_EXERCISE_
Starting at the line that contains "export CORE_ASPECT_RATIO = 0.75", restate every line word for word through the end of the entries.

Stored data entries

### config.mk
export PLATFORM = sky130hd
export DESIGN_NAME = simple_dma
export DESIGN_NICKNAME = d
export VERILOG_FILES = /design/src/rtl/simple_dma_pkg.sv /design/src/rtl/simple_dma_regs.sv /design/src/rtl/simple_dma.sv
export SDC_FILE = /design/constraint.sdc
export NUM_CORES = 1
export LEC_CHECK = 0
export ABC_AREA = 0
export ABC_CLOCK_PERIOD_IN_PS = 8500
export CORE_ASPECT_RATIO = 0.75
export CORE_MARGIN = 5
export CORE_UTILIZATION = 50
export CTS_CLUSTER_SIZE = 25
export DETAILED_ROUTE_END_ITERATION = 12
export DONT_BUFFER_PORTS = 1
export GPL_TIMING_DRIVEN = 0
export MAX_ROUTING_LAYER = met4
export PLACE_DENSITY = 0.62
export SYNTH_ARGS = -nofsm -noshare
export SYNTH_HDL_FRONTEND = slang
export SYNTH_HIERARCHICAL = 1
export SYNTH_SLANG_ARGS = --single-unit
### constraint.sdc
create_clock -name clk_i -period 8.5 [get_ports clk_i]
set_input_delay 2.125 -clock clk_i [delete_from_list [all_inputs] [get_ports clk_i]]
set_output_delay 2.125 -clock clk_i [all_outputs]
set_load 0.02 [all_outputs]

_ANSWER_
export CORE_ASPECT_RATIO = 0.75
export CORE_MARGIN = 5
export CORE_UTILIZATION = 50
export CTS_CLUSTER_SIZE = 25
export DETAILED_ROUTE_END_ITERATION = 12
export DONT_BUFFER_PORTS = 1
export GPL_TIMING_DRIVEN = 0
export MAX_ROUTING_LAYER = met4
export PLACE_DENSITY = 0.62
export SYNTH_ARGS = -nofsm -noshare
export SYNTH_HDL_FRONTEND = slang
export SYNTH_HIERARCHICAL = 1
export SYNTH_SLANG_ARGS = --single-unit
### constraint.sdc
create_clock -name clk_i -period 8.5 [get_ports clk_i]
set_input_delay 2.125 -clock clk_i [delete_from_list [all_inputs] [get_ports clk_i]]
set_output_delay 2.125 -clock clk_i [all_outputs]
set_load 0.02 [all_outputs]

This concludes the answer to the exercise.